自然科学研究機構 基礎生物学研究所
基礎生物学研究所 幹細胞生物学研究室の倉島公憲特任助教と坪内知美准教授およびスウェーデン・ウメオ大学のAndrei Chabes教授、Erik Johansson教授 の研究グループは、ヌクレオシドの補給が細胞のDNA複製進行を助けるメカニズムについて、従来考えられていたようなdNTP量の増加によるものはなく、本来DNAに取り込まれるべきではないdUTPによるDNA複製阻害効果を抑制することによるものであることを報告しました。本成果は2025年10月14日にNucleic Acids Research誌にオンライン掲載されました。
【研究の背景】
遺伝情報を担うDNAはdATP, dGTP, dCTP, dTTPという4種類のdNTP(デオキシヌクレオシド三リン酸:A,T,C,Gの4種類の各塩基に糖であるデオキシリボースがついたヌクレオシドに3つのリン酸基が結合した分子)からできています。そのためdNTPが不足することはDNAの材料不足を意味しDNAが倍加するDNA複製期において複製停止を引き起こします。これを防ぐ手段の一つとしてdNTPの前駆体であるヌクレオシドの添加により、複製停止が緩和されることが報告されています。これは長らく「ヌクレオシドが細胞内のdNTP量を増加するため」と考えられてきましたが、その詳細なメカニズムは明らかではありませんでした。
【研究の成果】
研究グループはまずヌクレオシド補給により細胞内のdNTP量が実際に変化するのかどうかを明らかにするため、ヌクレオシド添加前後で各dNTPの量を測定しました。
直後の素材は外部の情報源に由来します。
### config.mk
export PLATFORM = sky130hd
export DESIGN_NAME = col_burst_addr_gen
export DESIGN_NICKNAME = d
export VERILOG_FILES = /design/src/rtl/col_burst_pkg.sv /design/src/rtl/col_burst_addr_gen_counter.sv /design/src/rtl/col_burst_addr_gen.sv
export SDC_FILE = /design/constraint.sdc
export NUM_CORES = 1
export LEC_CHECK = 0
export BUFFER_PORTS_ARGS = -buffer_cell sky130_fd_sc_hd__buf_2
export CAP_MARGIN = 10
export CORE_MARGIN = 2
export CORE_UTILIZATION = 48
export CTS_CLUSTER_DIAMETER = 120
export DETAILED_ROUTE_END_ITERATION = 8
export GPL_TIMING_DRIVEN = 0
export PLACE_DENSITY = 0.7
export SYNTH_ARGS = -nofsm -noshare
export SYNTH_HDL_FRONTEND = slang
export SYNTH_SLANG_ARGS = --single-unit
### constraint.sdc
create_clock -name clk -period 2.81 [get_ports clk]
set_clock_uncertainty 0.1 [all_clocks]
set_input_delay 0.7025 -clock clk [delete_from_list [all_inputs] [get_ports clk]]
set_output_delay 0.7025 -clock clk [all_outputs]
set_load 0.02 [all_outputs]
### src/rtl/col_burst_pkg.sv
// Shared types, burst-length codes and the beat-offset rule for the column burst generator.
package col_burst_pkg;

  typedef enum logic {
    ST_IDLE  = 1'b0,
    ST_BURST = 1'b1
  } state_e;

  localparam logic [1:0] BL1 = 2'd0;
  localparam logic [1:0] BL2 = 2'd1;
  localparam logic [1:0] BL4 = 2'd2;
  localparam logic [1:0] BL8 = 2'd3;

  localparam int unsigned OFS_W = 8;

  // Low-order column bits of beat k: wrap-around add (sequential) or XOR (interleaved) within 2^l.
  function automatic logic [OFS_W-1:0] burst_offset(input logic [OFS_W-1:0] start_low,
                                                    input logic [OFS_W-1:0] k,
                                                    input logic             interleaved,
                                                    input logic [1:0]       l);
    logic [OFS_W-1:0] mask;
    mask = (OFS_W'(1) << l) - OFS_W'(1);
    burst_offset = interleaved ? ((start_low ^ k) & mask) : ((start_low + k) & mask);
  endfunction

endpackage

### src/rtl/col_burst_addr_gen_counter.sv
// Beat index tracker: holds the index of the beat on the outputs and flags the final beat.
module burst_beat_counter #(
  parameter int unsigned K_W = 4
) (
  input  logic           clk,
  input  logic           rst_n,
  input  logic           clr_i,
  input  logic           adv_i,
  input  logic [1:0]     l_i,
  output logic [K_W-1:0] next_k_c,
  output logic           next_last_c,
  output logic           done_c
);

  logic [K_W-1:0] k_q;
  logic [K_W-1:0] k_d;
  logic [K_W-1:0] bl_m1;

  always_comb begin
    bl_m1       = (K_W'(1) << l_i) - K_W'(1);
    next_k_c    = k_q + K_W'(1);
    next_last_c = (next_k_c == bl_m1);
    done_c      = (k_q == bl_m1);
    k_d         = k_q;
    if (clr_i) begin
      k_d = '0;
    end else if (adv_i) begin
      k_d = next_k_c;
    end
  end

  always_ff @(posedge clk or negedge rst_n) begin
    if (!rst_n) begin
      k_q <= '0;
    end else begin
      k_q <= k_d;
    end
  end

endmodule

### src/rtl/col_burst_addr_gen.sv
// Column burst address generator: latches a CAS start address and emits one column per clock.
module col_burst_addr_gen
  import col_burst_pkg::*;
#(
  parameter int unsigned COL_ADDR_DEPTH = 8,
  parameter int unsigned MAX_BL_LOG2    = 3
) (
  input  logic                      clk,
  input  logic                      reset,
  input  logic                      cas,
  input  logic [COL_ADDR_DEPTH-1:0] col_addr_in,
  input  logic [1:0]                burst_len_code,
  input  logic                      burst_type,
  input  logic                      burst_term,
  output logic [COL_ADDR_DEPTH-1:0] col_addr_out,
  output logic                      col_valid,
  output logic                      burst_last,
  output logic                      busy
);

  localparam int unsigned K_W = MAX_BL_LOG2 + 1;

  state_e                    state_q, state_d;
  logic [COL_ADDR_DEPTH-1:0] start_q, start_d;
  logic [1:0]                l_q, l_d;
  logic                      type_q, type_d;
  logic [COL_ADDR_DEPTH-1:0] addr_q, addr_d;
  logic                      valid_q, valid_d;
  logic                      last_q, last_d;
  logic                      busy_q, busy_d;

  logic [1:0]                l_eff_c;
  logic [COL_ADDR_DEPTH-1:0] lmask_c;
  logic [OFS_W-1:0]          offset_c;
  logic [K_W-1:0]            next_k_c;
  logic                      next_last_c;
  logic                      done_c;
  logic                      adv_c;

  assign adv_c = (state_q == ST_BURST) && !cas;

  burst_beat_counter #(
    .K_W (K_W)
  ) u_beat_counter (
    .clk         (clk),
    .rst_n       (reset),
    .clr_i       (cas),
    .adv_i       (adv_c),
    .l_i         (l_q),
    .next_k_c    (next_k_c),
    .next_last_c (next_last_c),
    .done_c      (done_c)
  );

  // Next-state, start latch and next beat address.
  always_comb begin
    state_d = state_q;
    start_d = start_q;
    l_d     = l_q;
    type_d  = type_q;
    addr_d  = addr_q;
    valid_d = 1'b0;
    last_d  = 1'b0;

    l_eff_c = (int'(burst_len_code) > int'(MAX_BL_LOG2)) ? 2'(MAX_BL_LOG2) : burst_len_code;

    lmask_c = '0;
    for (int i = 0; i < int'(MAX_BL_LOG2); i++) begin
      if (i < int'(l_q)) lmask_c[i] = 1'b1;
    end
    offset_c = burst_offset(OFS_W'(start_q), OFS_W'(next_k_c), type_q, l_q);

    if (cas) begin
      state_d = ST_BURST;
      start_d = col_addr_in;
      l_d     = l_eff_c;
      type_d  = burst_type;
      addr_d  = col_addr_in;
      valid_d = 1'b1;
      last_d  = (l_eff_c == BL1);
    end else if (state_q == ST_BURST) begin
      if (burst_term || done_c) begin
        state_d = ST_IDLE;
      end else begin
        addr_d  = (start_q & ~lmask_c) | (COL_ADDR_DEPTH'(offset_c) & lmask_c);
        valid_d = 1'b1;
        last_d  = next_last_c;
      end
    end

    busy_d = (state_d == ST_BURST);
  end

  always_ff @(posedge clk or negedge reset) begin
    if (!reset) begin
      state_q <= ST_IDLE;
      start_q <= '0;
      l_q     <= '0;
      type_q  <= 1'b0;
      addr_q  <= '0;
      valid_q <= 1'b0;
      last_q  <= 1'b0;
      busy_q  <= 1'b0;
    end else begin
      state_q <= state_d;
      start_q <= start_d;
      l_q     <= l_d;
      type_q  <= type_d;
      addr_q  <= addr_d;
      valid_q <= valid_d;
      last_q  <= last_d;
      busy_q  <= busy_d;
    end
  end

  assign col_addr_out = addr_q;
  assign col_valid    = valid_q;
  assign burst_last   = last_q;
  assign busy         = busy_q;

endmodule
==> results.json <==
{
  "status": "complete, no violations",
  "final_layout_size_suffix_gt1_share_pct": 35.0,
  "clk_pin_slew_ns": 0.16,
  "maxSlewViolCount": 0,
  "grt_remaining_overflow": 0,
  "final.setup.tns_ns": 0,
  "wire_per_inst_microns": 14.1,
  "setup_viol": 0,
  "maxSlewHeadroom_pct": 63.0,
  "dieWidth_microns": 56.2,
  "hpwlAfterDp_microns": 1730,
  "fp-row-count": 18,
  "drc_errors": 0,
  "period_minus_slack_ns": 2.27,
  "r2r_slack_ns": 0.54,
  "critPathMaxFanout": 8,
  "fillCellCount": 236,
  "wl_microns": 2390,
  "dieArea_sq_um": 3160,
  "initial_utilization_pct": 51.8,
  "grt_use_total_pct": 16.9,
  "post_cts_resized": 0,
  "crit_arrival_ns": 2.39,
  "dp_cells": 166,
  "cts_tree": "built",
  "setup_ws_ns": 0.545,
  "drtIter0Drc": 11,
  "hold_class": "in -> async",
  "avgSynthCellArea_sq_um": 11.7,
  "post_cts_buffers": 0,
  "fin_nets": 160,
  "crit_type": "reg -> reg",
  "syn_to_final_growth_pct": 14.4,
  "antenna_left": 0,
  "switching_share_pct": 33.1,
  "cts-root-buf": "clkbuf_4",
  "power_frac_clock_pct": 19.6,
  "vias": 896,
  "grt_pass1_vias": 899,
  "multi_input_area_sq_um": 598,
  "reg2reg_depth": 7,
  "min_period_over_period_pct": 80.6,
  "yosys_warnings": 0,
  "cts.path.max_buffers": 2,
  "grt_first_pass_wirelength_microns": 4150,
  "switching_power_uw": 294,
  "yosysSeqAreaShare_pct": 47.8,
  "synth.distinct_cells": 31,
  "first_pass_iters": 4,
  "ff_latch_area_sq_um": 626,
  "reg2reg_to": "col_addr_out[1]$_DFFE_PN0P_",
  "htree_levels": 1,
  "final_cell_mix": "25 x buf_2, 25 x dfrtp_1, 9 x nand2_1",
  "totalPowerFinal_uw": 888,
  "leakage_uw": 0.000723,
  "peakVddDrop_v": 0.000412,
  "synth_area_sq_um": 1310,
  "placed_cell_area_sq_um": 1470,
  "rsz0062_at_grt": "no",
  "p_seq_share_pct": 48.7,
  "viasPerCell": 5.27,
  "antennaDiodeCount": 0,
  "fp.dieH_microns": 56.2,
  "synth-seq-cells": 25,
  "cts-buffers-inserted": 3,
  "synth_cells": 112,
  "powerDensity_nw_per_um2": 594,
  "crit_path_start_kind": "flip-flop",
  "rr_startpoint": "u_beat_counter.k_q[1]$_DFFE_PN0P_",
  "max_freq_ghz": 0.441,
  "finalInstanceArea_sq_um": 1500,
  "postCtsHoldBufs": 0,
  "drv_cap": 0,
  "fin_cells": 170,
  "gp_congestion": 0.816,
  "worst_pin_slew_ns": 0.555,
  "p_int_uw": 594,
  "dp_slack_ns": 0.439,
  "core_sq_um": 2520,
  "cts.sinks": 25,
  "io_buffers": 24,
  "syn_nets": 131,
  "critPathRequiredTime_ns": 2.94,
  "worstSkewPairLatency_ns": 0.34,
  "end_kind": "flip-flop",
  "finalHoldViolations": 0,
  "grt_antenna_before_repair": 0,
  "p_comb_share_pct": 31.7,
  "ios": 26,
  "grt_max_degree": 26
}
[cells in the mapped netlist (all sizes together)]
cell type	count	area [sq um]
dfrtp	25	626
mux2	15	195
nand2	9	33.8
inv	6	22.5
nor2	6	22.5
o21ai	6	30.0
buf	5	42.5
clkbuf	5	18.8
mux2i	5	50.1
xnor2	5	43.8
xor2	4	35.0
ha	3	37.5
a21oi	2	10.0
nor3	2	10.0
a221oi	1	8.76
a311o	1	10.0
a31o	1	8.76
and4b	1	10.0
fa	1	20.0
nand3b	1	7.51
nand4	1	6.26
nand4b	1	8.76
nor2b	1	6.26
nor3b	1	7.51
nor4	1	6.26
nor4b	1	15.0
o22ai	1	6.26
o41ai	1	8.76
[state kept, by name (all words and copies together) (netlist names)]
name / count
burst_last: 1
busy: 1
col_addr_out: 8
l_q: 2
start_q: 8
type_q: 1
u_beat_counter.k_q: 4
[stage by stage]
step           hold WS [ns]  util, %
3_5_place_dp          0.390     58.1
4_1_cts               0.253     59.3
2_1_floorplan         0.307        -
3_3_place_gp          0.380     58.1
6_report              0.221     59.3
5_1_grt               0.254     59.3
[how the worst max path moves through the flow]
stage	startpoint	end	depth (start not counted)
global route	u_beat_counter.k_q[1]$_DFFE_PN0P_	col_addr_out[2]$_DFFE_PN0P_	7
floorplan	cas	l_q[0]$_DFFE_PN0P_	4
finish	u_beat_counter.k_q[1]$_DFFE_PN0P_	col_addr_out[1]$_DFFE_PN0P_	7
global placement	cas	l_q[1]$_DFFE_PN0P_	4
detailed placement	cas	l_q[1]$_DFFE_PN0P_	4
CTS	u_beat_counter.k_q[1]$_DFFE_PN0P_	col_addr_out[1]$_DFFE_PN0P_	7
[layout make-up]
| cell class | count | area share [%] |
|---|---|---|
| timing repair buffer | 24 | 8.03 |
| buffer | 10 | 4.10 |
| sequential | 25 | 41.8 |
| multi-input combinational | 71 | 40.0 |
| clock buffer | 3 | 1.51 |
| inverter | 6 | 1.51 |
| clock inverter | 1 | 0.502 |
| tap | 30 | 2.51 |
[layer usage]
metal	track usage (%)	share of wire, %
met2	26.2	48
met5	0	0
met1	23.2	46
met4	7.14	1.7
met3	3.26	4.2
[worst max-delay path, cell delays in order, from the launching register on]
cell and delay [ns]:
dfrtp_1 0.51, ha_1 0.41, fa_1 0.50, mux2i_1 0.14, nand2_1 0.06, o21ai_0 0.08, o21ai_0 0.09, mux2_4 0.27
[power groups by stage]
stage / combinational [uW] / sequential [uW] / clock (uW)
2_1_floorplan: 175 / 468 / 0
3_3_place_gp: 272 / 437 / 0
3_5_place_dp: 284 / 439 / 0
4_1_cts: 285 / 433 / 173
5_1_grt: 312 / 438 / 191
6_report: 281 / 432 / 174
[cells by family (layout without fill, tap and decap cells)]
kind of cell / Yosys count / after routing / share of synthesized area [%]
buf+inv: 16 / 44 / 6.41
simple gates: 25 / 25 / 10.2
compound gates: 13 / 13 / 6.32
mux: 20 / 20 / 18.8
fa+ha+maj: 4 / 4 / 4.40
xor+xnor: 9 / 9 / 6.03
flops: 25 / 25 / 47.8
Note: power is estimated with default switching activity, not from simulation.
その結果、dNTP全体が均等に増加するわけではなく、一部のdNTPに限り増加していることがわかりました。これまでの研究では4-5種類のヌクレオシド(A,T,C,GおよびU)を細胞に補給する方法が一般的でしたが、今回の実験ではチミジン(T)のみを補給した場合、すべてのヌクレオシドを加えた場合と同様に変化が起きていました。同時にDNA複製速度を解析した結果、チミジンが補給された場合のみ複製速度が有意に上昇することが明らかとなりました。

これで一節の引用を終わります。